### [WHAT YOU ARE ASKED TO DO]
A single stretch of the material below is to be transcribed exactly, starting at the line with "Metric | Value |" and ending after the line with "Synthesized chip area".
• • • • • • •
`config.mk`:
```
export PLATFORM = sky130hd
export DESIGN_NAME = ALU
export DESIGN_NICKNAME = ALU
export VERILOG_FILES = /design/flow/design.v
export SDC_FILE = /design/flow/constraint.sdc
export NUM_CORES = 4
export LEC_CHECK = 1
export CORE_UTILIZATION = 30
```
`constraint.sdc`:
```
current_design ALU

set clk_period 23.9
set clk_io_pct 0.2

create_clock -name clk0 -period $clk_period

set non_clock_inputs [all_inputs -no_clocks]
set_input_delay [expr $clk_period * $clk_io_pct] -clock clk0 $non_clock_inputs
set_output_delay [expr $clk_period * $clk_io_pct] -clock clk0 [all_outputs]
```
`design.v`:
```
`timescale 1ns / 1ps
module ALU(
    input logic [31:0] srcA,
    input logic [31:0] srcB,
    output logic [31:0] ALU_RESULT,
    input logic [3:0] ALU_SEL
);
    always_comb begin
        case (ALU_SEL)
            4'b0000: ALU_RESULT = $signed(srcA) + $signed(srcB);  
            4'b1000: ALU_RESULT = $signed(srcA) - $signed(srcB);  
            4'b0110: ALU_RESULT = srcA | srcB;                    
            4'b0111: ALU_RESULT = srcA & srcB;                    
            4'b0100: ALU_RESULT = srcA ^ srcB;                    
            4'b0101: ALU_RESULT = srcA >> srcB[4:0];                   
            4'b0001: ALU_RESULT = srcA << srcB[4:0];                   
            4'b1101: ALU_RESULT = $signed(srcA) >>> srcB[4:0];         
            4'b0010: ALU_RESULT = $signed(srcA) < $signed(srcB);  
            4'b0011: ALU_RESULT = srcA < srcB;                    
            4'b1001: ALU_RESULT = srcA;                           
            default: ALU_RESULT = 32'h00000000;                          
        endcase
    end
endmodule
```
`run.sh`:
```
#!/bin/bash
# OpenROAD 26Q1-2900-gdf79404cd8, Yosys 0.63+post, stock flow scripts
make -C /OpenROAD-flow-scripts/flow DESIGN_CONFIG=/design/flow/config.mk WORK_HOME=/design/flow/orfs finish
```
==> job_summary.md <==
### Metrics collected by this job

| Metric | Value |
|---|---|
| Run status | `finished clean` |
| Core region area | `0.02878 mm²` |
| Yosys stat cell total | `~1300` |
| Compound-Gate Fraction of Synth Area | `39.19%` |
| Antenna violation net count after detailed routing | `0` |
| Met3 global-route usage | `5.518%` |
| Synthesized area per cell | `6.714 µm²` |
| Largest cells by area after synthesis | `sky130_fd_sc_hd__ha_1 14%, sky130_fd_sc_hd__a21oi_1 7.2%, sky130_fd_sc_hd__mux4_2 7.2%` |
| Leakage power of the design | `4.040 nW` |
| RSZ-0062 raised after global routing | `no` |
| Placed cell count | `1709` |
| Part of the Yosys area used for sequential elements | `0%` |
| Synthesized chip area reported by yosys | `0.008782 mm²` |
| Number of detailed-route iterations in the first pass | `8` |
| Row Count | `62` |
| Area leader share | `between 10% and 20%` |
| Count of tool warnings | `99` |
| Clock buf count | `0` |
| Number of library cell types mapped by synthesis | `~88` |
| Setup-failing EPs final | `0` |
| Area grow syn2layout | `12.58%` |
| Ports placed on the boundary | `100` |
| Critical path class | `in2out` |
| Met1 global-route usage | `38.20%` |
| Pin count of the biggest net entering global routing | `65` |
| Worst path required time | `between 15 and 20 ns` |
| Post-Place Setup Slack | `9.717 ns` |
| Number of setup buffers added after CTS | `0` |
| Dominant combinational cell family by area after synthesis | `AND-OR/OR-AND gates` |
| Largest voltage drop on the vdd net | `slightly above 0.008 mV` |
| Worst path cell trace | `buf_2 -> buf_4 -> clkinv_1 -> ha_1 -> inv_1 -> o221ai_1 -> a2111oi_2 -> o21ai_2 -> o211ai_2 -> nand3b_1 -> or4_1 -> a221oi_1 -> a21oi_1 -> clkdlybuf4s50_1` |
| Headroom to the max-slew limit | `40.45%` |
| Largest stage delay on the critical path | `between 0.7 and 0.8 ns` |
| Routed via count | `10700` |
| Worst path setup slack after routing | `approximately 9.6 ns` |
| Critical path startpoint category | `input port` |
| Wire length of the first global-routing pass | `60950 µm` |
| Multiplexer share of the synthesized area | `14.83%` |
| Avg WL per Cell | `23.63 µm` |
| Max Fanout on Critical Path | `57` |
| Met2 usage in global routing | `41.21%` |
| GR Overflow Total | `0` |
| Pre-Place Util | `30.51%` |
| Final antenna diode count | `0` |
| Slowest stage cell, crit path | `sky130_fd_sc_hd__clkinv_1` |
| Die W | `~170 µm` |
| Path category of the worst min-delay check | `in2out` |
| Worst Tran Pin Value | `roughly 0.89 ns` |
| Total wire length after detailed routing | `between 40000 and 50000 µm` |
| Sequential Area | `0 µm²` |
| Highest Clock Rate | `0.07007 GHz` |
| Library cell with the largest summed area after synthesis | `sky130_fd_sc_hd__ha_1` |
| Synthesized instance count | `1308` |
| Gates resized, CTS repair | `0` |
| Initial antenna violation count | `1` |
| Overall chip area | `0.02996 mm²` |
| Final instance count without filler cells | `1709` |
| Arrival time reported for the critical path endpoint | `9.49 ns` |
| Fraction of the mapped netlist area in simple logic gates | `21.04%` |
| Height of the chip | `173.1 µm` |
| Quantity of hold-fixing buffers added after cts | `0` |
| Ratio of cells with drive above 1 in the final layout | `7.623%` |
| Fa+ha+maj area frac | `14.56%` |
| Maxcap violations | `0` |
| Category of the worst setup path capture point | `output port` |
| Buffers plus inverters on the worst setup path | `5` |
| Commonest cells post-synth | `131 x sky130_fd_sc_hd__nand2_1, 127 x sky130_fd_sc_hd__a21oi_1, 126 x sky130_fd_sc_hd__nor2_1, 104 x sky130_fd_sc_hd__o21ai_0, 99 x sky130_fd_sc_hd__ha_1` |
| Number of global-route vias before repair | `9865` |
| Total GRT Usage | `26.63%` |
| Most used standard cell by instance count after synthesis | `sky130_fd_sc_hd__nand2_1` |
| Yosys Warn Count | `1` |
| Quantity of I/O buffers inserted on ports | `100` |
| Cell Pwr Density | `approximately 24 mW/mm²` |
| Via density per instance | `6.261` |
| Setup TNS | `0 ns` |
| HPWL Detailed | `slightly above 30000 µm` |
| Starting DRT DRC Count | `1195` |
| Synthesized-area fraction occupied by xor and xnor cells | `0.1995%` |
| MI comb area | `0.007903 mm²` |
| Crit path time final | `14.27 ns` |
| Final Hold Fails | `0` |
| Period utilisation layout | `59.71%` |
| Busiest metal layer after global routing | `met2` |
| Final weighted congestion of routability-driven global placement | `1.014` |
| Count of filler cells inserted in the layout | `3106` |
| Count of pins over their slew limit | `0` |
| DRC violation count after routing | `0` |
| Post-synth design cell area | `0.008782 mm²` |
| Top Family by Delay on Critical Path | `buffers and inverters` |
| Seq cells | `0` |
report_power, final:
group          internal, mW  switching, mW  leakage (nW)  total (mW)
registers                 0              0             0           0
clock network             0              0             0           0
logic                0.0928          0.140          4.04       0.233
layout make-up:
cell class         count  area share [%]
repair buffers       122           11.57
well taps            384           4.860
inverters             94           3.645
multi-input cells   1109           79.93
layout by cell type (no fill, tap or decap), drive strengths merged, types with 6 or more instances in the layout:
cell type / Yosys / final
o31ai: 10 / 10
clkdlybuf4s50: 0 / 95
mux2i: 51 / 51
buf: 49 / 27
a21oi: 128 / 128
a21o: 22 / 22
a211oi: 24 / 24
ha: 99 / 99
and3: 9 / 9
a221o: 15 / 15
a2111oi: 6 / 6
a22oi: 12 / 12
o211ai: 28 / 28
o22ai: 29 / 29
o21bai: 11 / 11
a31oi: 15 / 15
nand2: 131 / 131
nor3: 33 / 33
nand4: 8 / 8
nor2b: 16 / 16
mux2: 14 / 14
nand3: 20 / 20
o221ai: 7 / 7
mux4: 28 / 28
inv: 93 / 93
nor4: 10 / 10
a211o: 8 / 8
o21ai: 106 / 106
and2: 12 / 12
a222oi: 9 / 9
a221oi: 27 / 27
nor2: 126 / 126
nand2b: 14 / 14
o21a: 8 / 8
or2: 7 / 7
stage by stage:
stage | power [mW] | cell area, µm² | hold WS, ns | util [%]
detailed placement | 0.2264 | 9887 | 10.52 | 34.35
floorplan | 0.1433 | 8782 | 9.657 | -
finish | 0.2327 | 9887 | 10.53 | 34.35
global route | 0.2508 | 9887 | 10.58 | 34.35
global placement | 0.2281 | 9887 | 10.53 | 34.35
CTS | 0.2282 | 9887 | 10.52 | 34.35
logic make-up after synthesis:
kind of cell | count (synthesis)
xor+xnor | 2
mux | 93
compound gates | 510
simple gates | 403
fa+ha+maj | 101
buf+inv | 199
worst paths after layout:
check | startpoint | endpoint | slack, ns | cells after the start
worst max-delay path | srcB[4] | ALU_RESULT[30] | 9.63 | 14
worst min-delay path | srcB[1] | ALU_RESULT[1] | 10.53 | 5
per-layer routing:
layer  vias to the layer above  wire, µm
met3                        65      3962
met5                         -         0
met2                       580     17950
met4                         0      1024
li1                       4945         -
met1                      5110     17440
No activity file was given, so power comes from the tool's default toggle rates.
• • • • • • •
### [RESPONSE BOX]
| Metric | Value |
|---|---|
| Run status | `finished clean` |
| Core region area | `0.02878 mm²` |
| Yosys stat cell total | `~1300` |
| Compound-Gate Fraction of Synth Area | `39.19%` |
| Antenna violation net count after detailed routing | `0` |
| Met3 global-route usage | `5.518%` |
| Synthesized area per cell | `6.714 µm²` |
| Largest cells by area after synthesis | `sky130_fd_sc_hd__ha_1 14%, sky130_fd_sc_hd__a21oi_1 7.2%, sky130_fd_sc_hd__mux4_2 7.2%` |
| Leakage power of the design | `4.040 nW` |
| RSZ-0062 raised after global routing | `no` |
| Placed cell count | `1709` |
| Part of the Yosys area used for sequential elements | `0%` |
| Synthesized chip area reported by yosys | `0.008782 mm²` |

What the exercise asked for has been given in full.